牢头将身子凑过去,半信半疑的问道:“真的?”
男子套近乎的说道:“那还能骗你吗?这大人既然派我来了,你还信不过吗?这万一出事了,你我都逃不了。话都说到这个地步了,你难道还不明白吗?”
牢头瞬间领会了他的意思,笑着那一袋沉甸甸的银子塞到袖子里,整个人瞬间换了一副面孔,“我呀,刚才也不是不想帮大人的忙,主要是这……有些事情害怕祸殃己身。你、我都是给主子当差的,这想必你也知道。”
男子笑了笑,“懂,咱都懂。”
“人,估计这会儿还醒着呢!一般来这里的犯人第一夜都睡不着,若是有什么话要说,那可得抓紧时间。”牢头凑到他身边,在男子的笑意盎然中,顺势将一枚沉甸甸的银子塞到他怀里,“另外替我向大人问好。”
男子没有拒绝,笑着回复他:“那是自然。”
牢头随即扯着嗓门大喊道:“这个,太师府派人给慕公子送点衣服,什么的。拿了点银子请大家伙喝茶,还不快谢过大人。”
“谢过大人。”
为首的那名牢头笑着示意,手下的人带着他去开门,男子侧过身来背对烛光,一张脸几乎是要没入黑暗,嘴角不自觉的扬起一抹意味深长额笑容。

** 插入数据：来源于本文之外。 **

What follows belongs to an exercise in optimizing a design on an open flow for small area, a short achievable clock period and few clock cycles per item; a production flow would make more cautious choices. The RTL of this run was laid out without a check of its function.

**flow/config.mk**
```make
export PLATFORM = sky130hd
export DESIGN_NAME = MULDIV_top
export DESIGN_NICKNAME = MULDIV_top
export VERILOG_FILES = /design/flow/design.v
export SDC_FILE = /design/flow/constraint.sdc
export NUM_CORES = 4
export LEC_CHECK = 0
export CAP_MARGIN = 20
export CORE_MARGIN = 2
export CORE_UTILIZATION = 45
export PLACE_DENSITY = 0.6
export SLEW_MARGIN = 20
```
**flow/constraint.sdc**
```tcl
create_clock -name core_clock -period 10.0 [get_ports {clk}]
set_input_delay 2.0000 -clock core_clock [delete_from_list [all_inputs] [get_ports {clk}]]
set_output_delay 2.0000 -clock core_clock [all_outputs]
set_load 0.01 [all_outputs]
```
**flow/design.v**
```verilog
module MULDIV_top (
    input clk,
    input start,
    input reset,
    input [31:0] in_A,
    input [31:0] in_B,
    input [1:0] op_div,
    input [1:0] op_mul,
    input muldiv_sel,
    output [31:0] R,
    output muldiv_done
    );
    localparam S_IDLE = 3'd0, S_NORM = 3'd1, S_ITER = 3'd2, S_FIX = 3'd3, S_DONE = 3'd4;
    reg [2:0] state;
    reg       done_r;
    reg        is_div, na, nb, bz, out_hi;
    reg  [1:0] op;
    reg  [5:0] wa, wb;
    reg  [5:0] cnt;
    reg [33:0] areg, breg;
    reg [63:0] acc;
    function [5:0] bitlen;
        input [31:0] v;
        integer i;
        begin
            bitlen = 6'd0;
            for (i = 0; i < 32; i = i + 1)
                if (v[i]) bitlen = i + 1;
        end
    endfunction
    wire sa_in = muldiv_sel ? ~op_div[0] : (op_mul != 2'd3);
    wire sb_in = muldiv_sel ? ~op_div[0] : ~op_mul[1];
    wire na_in = sa_in & in_A[31];
    wire nb_in = sb_in & in_B[31];
    wire [4:0] ha = wa[5:1];
    wire [4:0] hb = wb[5:1];
    wire swap = ~is_div & (ha < hb);
    wire [4:0] hsel = swap ? ha : hb;
    wire [6:0] wa_est = {1'b0, wa} + {6'b0, na};
    wire [6:0] dsh = wa_est - {1'b0, wb};           
    wire div_none = dsh[6] | bz;                     
    wire [5:0] mul_sh = {(5'd16 - hsel), 1'b0};
    wire [5:0] sh = is_div ? dsh[5:0] : mul_sh;
    wire [33:0] sh_src = swap ? areg : breg;
    wire [33:0] sh_out = sh_src << sh;
    wire fix_q   = ~op[1];
    wire fix_neg = op[1] ? na : (na ^ nb) & ~bz;
    wire need_fix = fix_neg | (bz & ~op[1]);
    wire in_norm = (state == S_NORM);
    wire in_iter = (state == S_ITER);
    wire in_fix  = (state == S_FIX);
    wire [2:0] bd = in_norm ? (na ? 3'b110 : 3'b001) :
                    (in_iter & ~is_div) ? breg[33:31] : 3'b000;
    wire d_mag2 = (bd == 3'b011) | (bd == 3'b100);
    wire d_mag1 = bd[1] ^ bd[0];
    wire d_neg  = bd[2] & ~(bd[1] & bd[0]);
    wire [34:0] pp_mag = d_mag2 ? {areg, 1'b0} : d_mag1 ? {areg[33], areg} : 35'd0;
    wire div_step = in_iter & is_div;
    wire [34:0] Yop = div_step ? ({breg[33], breg} ^ {35{~nb}}) : (pp_mag ^ {35{d_neg}});
    wire        cin = div_step ? ~nb : in_fix ? fix_neg : d_neg;
    wire [34:0] Xop = div_step ? {3'b0, acc[31:0]} :
                      in_fix ? {3'b111, ~(fix_q ? acc[63:32] : acc[31:0])} :
                      {acc[32:0], 2'b00};
    wire [35:0] S = {1'b0, Xop} + {1'b0, Yop} + {35'd0, cin};
    wire hi_y = pp_mag[34] ^ d_neg;
    wire [28:0] hi_new = acc[61:33] + {29{hi_y}} + {28'd0, S[35]};
    wire q = ~S[34];
    wire last = (cnt == 6'd1);
    always @(posedge clk or negedge reset) begin
        if (!reset) begin
            state  <= S_IDLE;
            done_r <= 1'b0;
        end else begin
            done_r <= 1'b0;
            case (state)
                S_IDLE: if (start) state <= S_NORM;
                S_NORM: begin
                    if (is_div & div_none) begin
                        if (need_fix) state <= S_FIX;
                        else begin state <= S_DONE; done_r <= 1'b1; end
                    end else state <= S_ITER;
                end
                S_ITER: if (last) begin
                    if (is_div & need_fix) state <= S_FIX;
                    else begin state <= S_DONE; done_r <= 1'b1; end
                end
                S_FIX: begin state <= S_DONE; done_r <= 1'b1; end
                default: state <= S_IDLE;
            endcase
        end
    end
    always @(posedge clk) begin
        case (state)
            S_IDLE: begin
                areg   <= {na_in, na_in, in_A};
                breg   <= {nb_in, nb_in, in_B};
                acc    <= 64'd0;
                wa     <= bitlen(in_A ^ {32{na_in}});
                wb     <= bitlen(in_B ^ {32{nb_in}});
                na     <= na_in;
                nb     <= nb_in;
                bz     <= (in_B == 32'd0);
                is_div <= muldiv_sel;
                op     <= muldiv_sel ? op_div : op_mul;
            end
            S_NORM: begin
                breg <= sh_out;
                if (swap) areg <= breg;
                if (is_div) begin
                    acc <= {hi_new, S[34:0]};
                    cnt <= dsh[5:0] + 6'd1;
                    out_hi  <= ~op[1] & ~need_fix;
                end else begin
                    cnt <= {1'b0, hsel} + 6'd1;
                    out_hi  <= (op != 2'd0);
                end
            end
            S_ITER: begin
                cnt <= cnt - 6'd1;
                if (is_div) begin
                    breg <= {breg[33], breg[33:1]};
                    acc  <= {acc[62:32], q, q ? S[31:0] : acc[31:0]};
                end else begin
                    breg <= {breg[31:0], 2'b00};
                    acc  <= {hi_new, S[34:0]};
                end
            end
            S_FIX: begin
                acc[31:0] <= S[31:0];
            end
            default: ;
        endcase
    end
    assign R = out_hi ? acc[63:32] : acc[31:0];
    assign muldiv_done = done_r;
endmodule
```
**flow/run.sh**
```bash
#!/bin/bash
# synth_recipe.tcl (not shown) runs the flow's synth.tcl, then flattens the netlist and writes it again
# the make line also repeats each setting of config.mk as NAME=value (left out here)
make -C /OpenROAD-flow-scripts/flow DESIGN_CONFIG=/design/flow/config.mk WORK_HOME=/design/flow/orfs CLKGATE_MAP_FILE= SYNTH_SCRIPT=/design/flow/synth_recipe.tcl finish
```
==> summary.txt <==
critical path: cells and delay by family (launching register included):
| family | cells | cell delay, ps |
|---|---|---|
| flops | 1 | 580 |
| compound gates | 21 | 4250 |
| fa+ha+maj | 4 | 1510 |
| xor+xnor | 2 | 300 |
| simple gates | 8 | 1670 |
| mux | 1 | 510 |
logic make-up after synthesis:
logic type,after synthesis,synth area share [%]
simple gates,713,19.1
compound gates,652,23.7
buf+inv,195,4.50
flops,161,28.6
xor+xnor,145,7.55
mux,136,9.75
fa+ha+maj,87,6.78
routing by layer:
metal / GRT usage [%] / vias to the layer above / share of wire [%]
met5: 0 / - / 0
met4: 7.46 / 0 / 2.2
met3: 4.29 / 69 / 6.1
met2: 46.9 / 567 / 48
met1: 36.7 / 7382 / 44
li1: - / 7699 / -
layout make-up:
type | instances | share of cell area (%)
multi-input cells | 1733 | 60.2
flip-flops and latches | 161 | 25.5
repair buffers | 139 | 6.92
well taps | 468 | 3.11
clock buffers | 19 | 2.30
inverters | 65 | 1.29
clock inverters | 13 | 0.637
layout by cell type (no fill, tap or decap), types with 28 or more instances in the layout:
| cell | Yosys | layout |
|---|---|---|
| edfxtp_1 | 157 | 157 |
| xor2_1 | 71 | 71 |
| mux2_2 | 54 | 54 |
| a21oi_1 | 233 | 232 |
| buf_4 | 1 | 35 |
| nor3_1 | 30 | 29 |
| a31oi_1 | 28 | 28 |
| a21o_1 | 48 | 48 |
| inv_1 | 64 | 63 |
| and3_1 | 35 | 35 |
| a211oi_1 | 42 | 42 |
| clkdlybuf4s50_1 | 0 | 104 |
| nor2b_1 | 38 | 38 |
| mux2i_1 | 65 | 64 |
| nand2_1 | 272 | 271 |
| ha_1 | 80 | 80 |
| nand3_1 | 47 | 47 |
| xnor2_1 | 74 | 74 |
| o21ai_0 | 153 | 153 |
| nor2_1 | 202 | 200 |
flip-flops by register name (all words and copies together) (netlist names), 2 cells and up:
signal	count
acc	64
wb	6
areg	34
breg	34
op	2
cnt	6
state	3
wa	6
worst max path at each step:
stage                              endpoint  cells after the start
after floorplan           acc[63]$_DFFE_PP_                     40
after global placement    acc[63]$_DFFE_PP_                     36
after detailed placement  acc[63]$_DFFE_PP_                     36
after CTS                 acc[63]$_DFFE_PP_                     36
after global routing      acc[63]$_DFFE_PP_                     36
final                     acc[61]$_DFFE_PP_                     36
metrics by stage:
| stage | setup slack [ps] | instance area (um^2) |
|---|---|---|
| final | 925 | 18800 |
| after global routing | 131 | 18800 |
| after CTS | 939 | 18800 |
| after detailed placement | 975 | 18300 |
| after global placement | 1170 | 18300 |
| after floorplan | 1780 | 16800 |
==> impl_metrics.env <==
export IMPL_status="no timing/DRC/antenna violations"
export IMPL_port_buffers=104
export IMPL_whs_path_depth=1
export IMPL_antenna_left=0
export IMPL_drt_total_wl_um=53800
export IMPL_nFillCells=3522
export IMPL_synth_top_cell_area_share_pct=28.0
export IMPL_grt_max_degree=64
export IMPL_clock_skew_ps=11.1
export IMPL_cts_buffers=17
export IMPL_avgViaCountPerCell=6.05
export IMPL_finalMaxSlewViolations=0
export IMPL_routabilityCongestion=0.944
export IMPL_yosys_cell_count_top_type="nand2_1"
export IMPL_drc_errors=0
export IMPL_grt_pass1_vias=15000
export IMPL_finalCritPeriodShare_pct=90.7
export IMPL_period_minus_slack_ps=9070
export IMPL_worstSetupStartpoint="state[0]$_DFFE_PN0P_"
export IMPL_worstPathRequired_ps=10200
export IMPL_postSynthAreaPerCell_um2=8.06
export IMPL_worst_path_max_fanout=27
export IMPL_synth_nets=2248
export IMPL_ys_seq_area_share_pct=28.6
export IMPL_clk_latency_ps=460
export IMPL_synth_cell_area_um2=16800
export IMPL_drt_iter0_markers=1356
export IMPL_hold_viol=0
export IMPL_critical_path_max_stage_delay_ps=580
export IMPL_stdcell_count=2598
export IMPL_antenna_found_initial=0
export IMPL_whs_endpoint="out_hi$_DFFE_PP_"
export IMPL_clock_path_buffers=2
export IMPL_holdCritStartpoint="op[0]$_DFFE_PP_"
export IMPL_rows=70
export IMPL_rsz0062_at_grt="false"
export IMPL_multi_input_area_um2=11300
export IMPL_async_flop_share_pct=2.48
export IMPL_die_w_um=197
export IMPL_fin_nets=2276
export IMPL_final_util_pct=51.4
export IMPL_dieArea_um2=39000
export IMPL_ys_warn_count=1
export IMPL_drv_cap=0
export IMPL_synth_flop_cell="edfxtp_1"
export IMPL_synth_cell_types=75
export IMPL_synth_edf_count=157
export IMPL_tritoncts="built"
export IMPL_seqCellArea_um2=4810
export IMPL_drt_first_pass_iters=6
export IMPL_grt_pass1_wl_um=83900
export IMPL_setup_tns_ps=0
export IMPL_cp_start_kind="flop"
export IMPL_cts_sinks=161
export IMPL_post_cts_setup_buffers=0
export IMPL_cpMostUsedCell="a21oi_1"
export IMPL_hpwlAfterDp_um=40900
export IMPL_ios=105
export IMPL_clock_fmax_ghz=0.110
export IMPL_synthesis_instances=2089
export IMPL_worst_path_max_delay_cell="dfrtp_1"
export IMPL_layout_drive_gt1_share_pct=7.61
export IMPL_r2r_end="acc[61]$_DFFE_PP_"
export IMPL_area_growth_pct=12.0
export IMPL_whs_ps=536
export IMPL_ff2ff_path_depth=36
export IMPL_num_antenna_cells=0
export IMPL_placed_cells=2566
export IMPL_overflow=0
export IMPL_endpoint_kind="flop"
export IMPL_ys_ff_latch=161
export IMPL_vias=15700
export IMPL_r2r_slack_ps=930
export IMPL_wl_per_cell_um=20.7
export IMPL_grt_usage_pct=27.6
export IMPL_cts_htree_levels=4
export IMPL_ys_top_cells_by_area="edfxtp_1, a21oi_1, nand2_1"
export IMPL_cts_resized=0
export IMPL_initial_core_util_pct=45.9
export IMPL_arrival_ps=9270
export IMPL_critPathKind="flop to flop"
export IMPL_tightest_slew_ps=1030
export IMPL_root_buffer="clkbuf_16"
export IMPL_die_y_um=197
export IMPL_synth_top_cell_by_area="edfxtp_1"
export IMPL_max_slew_margin_rel_pct=30.9
export IMPL_clk_pin_slew_ps=60
export IMPL_r2r_start="state[0]$_DFFE_PN0P_"
export IMPL_yosys_top_cells_count="nand2_1, a21oi_1, nor2_1"
export IMPL_hold_path_class="flop to flop"
export IMPL_final_setup_viol_count=0
export IMPL_cts_hold_buf=0
export IMPL_core_area_um2=36700

==> separate check: timing with driven ports <==
How much do the figures lean on ideal ports? The routed layout below was timed once more, with nothing changed but the port constraints. Step 1 sets driving cells, clkbuf_16 on the clock port and buf_2 on the other inputs (assumed; they add their load-dependent delay and slew). Step 2 also shifts input and output timing later by t, the mid clock arrival at the registers, as if the neighbouring blocks saw the same clock. Slacks: ideal / step 1 / step 2; pairs: ideal / step 1.
t (ns): 0.508
slack for setup (ns): 0.925 / 0.925 / 0.925
worst setup path after step 2: register to register
After both steps setup and hold are still met in this run. The setup slack of this run moves by 0.000 ns with the drivers and by 0.000 ns with both steps.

砰,铜锁与铁链碰撞发出沉闷的响声,下一刻嘎吱一声落入耳中,牢门被打开了。狱卒扯着嗓门大喊,“姓慕的,有人来看你了。”
不小的响声引得有段距离的隔间里的犯人,探出脑袋,“都被关到这了,还有人来看。只怕不是断头菜!”
狱卒嫌弃的说道:“去!去去!老子看了你觉得晦气,又不是看你这个老头子,我劝你少多管闲事,大半夜的不睡觉干什么呢!别光盯着隔壁,少知道点东西对你有好处。”
转而对待男子却又是一副慈眉善目,“那,您聊,有什么事情叫小的。”
男子:“嗯,你先下去吧!”
“那、您聊,您聊。”狱卒一阵点头哈腰。
虽说是一阵嘈杂,耳边时不时落入狱卒的谩骂声,但到底是没妨碍沈姜次的心情,他依旧是刚才的模样,背对着他。抬头间,透过时不时渗进寒风眼窗,看着窗外同样暗淡的寒风。此时的沈姜次卸下了白日华服,一身皆白。看上去到和其他囚犯一般无二,但人往往不可貌相,尤其是被关在这里的人,穿上华服,束上发冠,君子之楷的外表下,多则豺狼虎豹。